> [WHAT YOU ARE ASKED TO DO]:
Search the records for the word "lines". Copy every line where it appears.

__________________________________________________

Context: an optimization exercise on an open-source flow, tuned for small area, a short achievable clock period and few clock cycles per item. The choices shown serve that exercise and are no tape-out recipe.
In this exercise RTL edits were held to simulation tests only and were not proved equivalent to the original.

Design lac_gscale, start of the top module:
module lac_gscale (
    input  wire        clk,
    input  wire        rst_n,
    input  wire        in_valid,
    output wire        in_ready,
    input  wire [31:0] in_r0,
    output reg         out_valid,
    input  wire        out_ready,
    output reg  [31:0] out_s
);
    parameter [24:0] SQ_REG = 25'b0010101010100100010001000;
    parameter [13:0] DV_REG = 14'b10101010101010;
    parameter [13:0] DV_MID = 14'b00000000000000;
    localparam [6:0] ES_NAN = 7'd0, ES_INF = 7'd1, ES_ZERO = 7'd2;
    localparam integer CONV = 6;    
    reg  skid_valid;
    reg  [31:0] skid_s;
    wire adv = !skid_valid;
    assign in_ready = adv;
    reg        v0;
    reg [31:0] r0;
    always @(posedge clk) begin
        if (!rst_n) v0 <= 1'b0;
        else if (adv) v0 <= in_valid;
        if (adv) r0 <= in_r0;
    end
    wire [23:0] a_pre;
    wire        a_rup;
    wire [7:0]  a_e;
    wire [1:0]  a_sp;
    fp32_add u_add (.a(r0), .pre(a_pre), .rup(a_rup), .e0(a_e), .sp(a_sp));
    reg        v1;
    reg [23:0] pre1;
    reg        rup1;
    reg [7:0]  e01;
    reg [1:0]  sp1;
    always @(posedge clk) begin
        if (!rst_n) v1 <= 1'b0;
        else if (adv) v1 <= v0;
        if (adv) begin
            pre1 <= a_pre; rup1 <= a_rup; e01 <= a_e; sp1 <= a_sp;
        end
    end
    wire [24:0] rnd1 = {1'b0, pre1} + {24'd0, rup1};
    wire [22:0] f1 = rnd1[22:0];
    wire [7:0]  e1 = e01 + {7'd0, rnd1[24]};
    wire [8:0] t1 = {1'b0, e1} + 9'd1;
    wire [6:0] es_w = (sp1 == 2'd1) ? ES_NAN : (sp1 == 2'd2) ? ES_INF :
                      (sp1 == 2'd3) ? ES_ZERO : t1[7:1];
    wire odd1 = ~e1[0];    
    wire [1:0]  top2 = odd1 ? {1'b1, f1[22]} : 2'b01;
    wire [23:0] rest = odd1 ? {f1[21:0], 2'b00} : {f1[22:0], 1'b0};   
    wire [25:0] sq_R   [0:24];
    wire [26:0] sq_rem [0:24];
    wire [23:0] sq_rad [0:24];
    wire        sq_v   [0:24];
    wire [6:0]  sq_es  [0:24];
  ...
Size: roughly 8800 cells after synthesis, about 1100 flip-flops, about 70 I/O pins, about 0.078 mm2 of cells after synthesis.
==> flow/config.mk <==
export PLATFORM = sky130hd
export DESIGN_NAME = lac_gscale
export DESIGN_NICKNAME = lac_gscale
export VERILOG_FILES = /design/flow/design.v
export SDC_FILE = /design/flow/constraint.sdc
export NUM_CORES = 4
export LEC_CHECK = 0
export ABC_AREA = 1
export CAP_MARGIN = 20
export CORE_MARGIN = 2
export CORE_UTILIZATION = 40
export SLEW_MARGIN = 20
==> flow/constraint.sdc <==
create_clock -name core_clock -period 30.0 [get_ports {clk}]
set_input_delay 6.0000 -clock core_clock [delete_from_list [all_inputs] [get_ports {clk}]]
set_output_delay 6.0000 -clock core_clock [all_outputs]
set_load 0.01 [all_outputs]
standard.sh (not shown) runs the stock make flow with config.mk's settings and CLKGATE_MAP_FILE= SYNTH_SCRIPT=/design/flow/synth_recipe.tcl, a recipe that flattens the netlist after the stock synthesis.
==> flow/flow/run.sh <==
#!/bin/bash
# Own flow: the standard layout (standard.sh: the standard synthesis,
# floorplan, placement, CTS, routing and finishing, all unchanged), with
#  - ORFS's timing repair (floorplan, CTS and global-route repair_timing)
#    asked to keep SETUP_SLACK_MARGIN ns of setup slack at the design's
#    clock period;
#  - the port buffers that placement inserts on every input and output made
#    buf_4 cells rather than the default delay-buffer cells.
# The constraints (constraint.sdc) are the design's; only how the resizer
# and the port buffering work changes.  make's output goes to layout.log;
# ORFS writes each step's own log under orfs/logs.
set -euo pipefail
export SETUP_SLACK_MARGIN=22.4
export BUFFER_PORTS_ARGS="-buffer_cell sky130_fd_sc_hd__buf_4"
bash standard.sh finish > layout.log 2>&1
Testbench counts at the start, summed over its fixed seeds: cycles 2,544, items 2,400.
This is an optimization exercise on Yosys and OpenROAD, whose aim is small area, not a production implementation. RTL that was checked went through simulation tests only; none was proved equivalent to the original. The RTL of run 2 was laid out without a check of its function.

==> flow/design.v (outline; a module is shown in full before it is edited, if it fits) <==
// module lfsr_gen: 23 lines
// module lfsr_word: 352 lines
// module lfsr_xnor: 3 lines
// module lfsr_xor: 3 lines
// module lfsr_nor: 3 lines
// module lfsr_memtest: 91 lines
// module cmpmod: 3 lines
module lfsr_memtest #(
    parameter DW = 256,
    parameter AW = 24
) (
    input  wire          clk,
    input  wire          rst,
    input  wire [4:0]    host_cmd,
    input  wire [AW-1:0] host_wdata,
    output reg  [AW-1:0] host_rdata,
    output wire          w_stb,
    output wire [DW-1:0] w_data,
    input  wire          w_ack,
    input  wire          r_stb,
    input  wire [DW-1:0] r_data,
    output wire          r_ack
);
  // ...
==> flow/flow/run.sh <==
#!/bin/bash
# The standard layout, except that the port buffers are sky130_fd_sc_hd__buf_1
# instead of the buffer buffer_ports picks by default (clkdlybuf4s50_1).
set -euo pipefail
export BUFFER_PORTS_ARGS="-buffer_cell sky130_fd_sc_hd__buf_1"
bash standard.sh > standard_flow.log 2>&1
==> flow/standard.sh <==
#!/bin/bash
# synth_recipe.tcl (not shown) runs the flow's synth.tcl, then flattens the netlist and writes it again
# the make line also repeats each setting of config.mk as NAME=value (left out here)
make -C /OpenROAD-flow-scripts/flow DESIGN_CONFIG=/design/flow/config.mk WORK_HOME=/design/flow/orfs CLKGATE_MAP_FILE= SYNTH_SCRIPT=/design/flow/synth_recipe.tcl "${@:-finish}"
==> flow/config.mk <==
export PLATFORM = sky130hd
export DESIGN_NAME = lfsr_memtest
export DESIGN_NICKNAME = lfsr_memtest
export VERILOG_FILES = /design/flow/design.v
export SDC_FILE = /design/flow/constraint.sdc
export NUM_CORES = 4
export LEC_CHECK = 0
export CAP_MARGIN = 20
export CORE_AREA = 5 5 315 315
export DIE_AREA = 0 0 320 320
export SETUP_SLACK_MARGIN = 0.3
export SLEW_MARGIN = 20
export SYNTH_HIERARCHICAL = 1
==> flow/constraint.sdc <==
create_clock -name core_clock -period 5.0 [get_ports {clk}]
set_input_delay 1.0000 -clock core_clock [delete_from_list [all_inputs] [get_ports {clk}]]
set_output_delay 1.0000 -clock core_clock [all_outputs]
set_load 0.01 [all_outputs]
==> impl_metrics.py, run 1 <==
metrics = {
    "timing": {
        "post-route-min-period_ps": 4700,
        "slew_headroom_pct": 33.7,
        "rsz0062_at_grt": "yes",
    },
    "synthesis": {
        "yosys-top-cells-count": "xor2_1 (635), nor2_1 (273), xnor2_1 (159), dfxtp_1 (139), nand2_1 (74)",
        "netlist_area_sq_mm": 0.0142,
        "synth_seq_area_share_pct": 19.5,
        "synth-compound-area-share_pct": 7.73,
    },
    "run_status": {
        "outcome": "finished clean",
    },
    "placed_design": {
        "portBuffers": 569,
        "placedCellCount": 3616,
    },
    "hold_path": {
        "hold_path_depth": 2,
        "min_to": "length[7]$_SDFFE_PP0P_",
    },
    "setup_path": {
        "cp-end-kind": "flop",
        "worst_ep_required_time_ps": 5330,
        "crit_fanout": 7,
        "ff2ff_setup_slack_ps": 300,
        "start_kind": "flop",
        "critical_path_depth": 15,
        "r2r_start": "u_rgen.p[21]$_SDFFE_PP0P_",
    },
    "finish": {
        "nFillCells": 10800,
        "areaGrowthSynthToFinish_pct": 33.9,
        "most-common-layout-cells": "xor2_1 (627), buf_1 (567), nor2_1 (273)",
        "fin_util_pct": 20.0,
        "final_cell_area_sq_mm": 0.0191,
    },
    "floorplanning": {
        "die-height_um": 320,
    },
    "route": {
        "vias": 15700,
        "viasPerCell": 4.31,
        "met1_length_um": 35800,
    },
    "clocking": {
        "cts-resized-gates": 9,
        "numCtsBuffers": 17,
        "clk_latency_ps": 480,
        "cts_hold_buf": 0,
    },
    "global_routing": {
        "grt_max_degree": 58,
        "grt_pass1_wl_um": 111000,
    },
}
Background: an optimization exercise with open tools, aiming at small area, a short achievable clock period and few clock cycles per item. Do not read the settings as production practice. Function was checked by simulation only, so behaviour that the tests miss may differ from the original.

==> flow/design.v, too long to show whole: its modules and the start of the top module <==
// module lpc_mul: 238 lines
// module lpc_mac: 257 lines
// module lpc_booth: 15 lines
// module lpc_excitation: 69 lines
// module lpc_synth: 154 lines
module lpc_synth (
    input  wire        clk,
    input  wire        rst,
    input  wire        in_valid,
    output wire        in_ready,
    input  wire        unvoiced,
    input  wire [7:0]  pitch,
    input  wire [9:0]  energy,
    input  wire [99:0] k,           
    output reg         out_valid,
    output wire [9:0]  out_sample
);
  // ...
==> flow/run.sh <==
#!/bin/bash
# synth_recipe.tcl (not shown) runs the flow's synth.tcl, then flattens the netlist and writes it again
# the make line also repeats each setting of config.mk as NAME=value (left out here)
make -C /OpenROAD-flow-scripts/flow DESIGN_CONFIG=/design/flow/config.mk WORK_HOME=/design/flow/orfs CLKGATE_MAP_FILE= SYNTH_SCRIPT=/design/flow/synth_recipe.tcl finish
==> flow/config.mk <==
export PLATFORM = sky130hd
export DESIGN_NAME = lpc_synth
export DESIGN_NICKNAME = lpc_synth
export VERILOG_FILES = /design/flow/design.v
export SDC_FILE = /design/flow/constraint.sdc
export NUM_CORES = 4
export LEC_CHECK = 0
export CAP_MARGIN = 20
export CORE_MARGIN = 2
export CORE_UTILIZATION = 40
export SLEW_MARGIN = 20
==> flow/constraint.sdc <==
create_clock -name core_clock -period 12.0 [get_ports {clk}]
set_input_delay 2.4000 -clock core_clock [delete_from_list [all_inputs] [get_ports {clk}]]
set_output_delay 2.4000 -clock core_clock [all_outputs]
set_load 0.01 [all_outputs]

__________________________________________________

> [ANSWER TO THIS EXERCISE]:
// module lfsr_gen: 23 lines
// module lfsr_word: 352 lines
// module lfsr_xnor: 3 lines
// module lfsr_xor: 3 lines
// module lfsr_nor: 3 lines
// module lfsr_memtest: 91 lines
// module cmpmod: 3 lines
// module lpc_mul: 238 lines
// module lpc_mac: 257 lines
// module lpc_booth: 15 lines
// module lpc_excitation: 69 lines
// module lpc_synth: 154 lines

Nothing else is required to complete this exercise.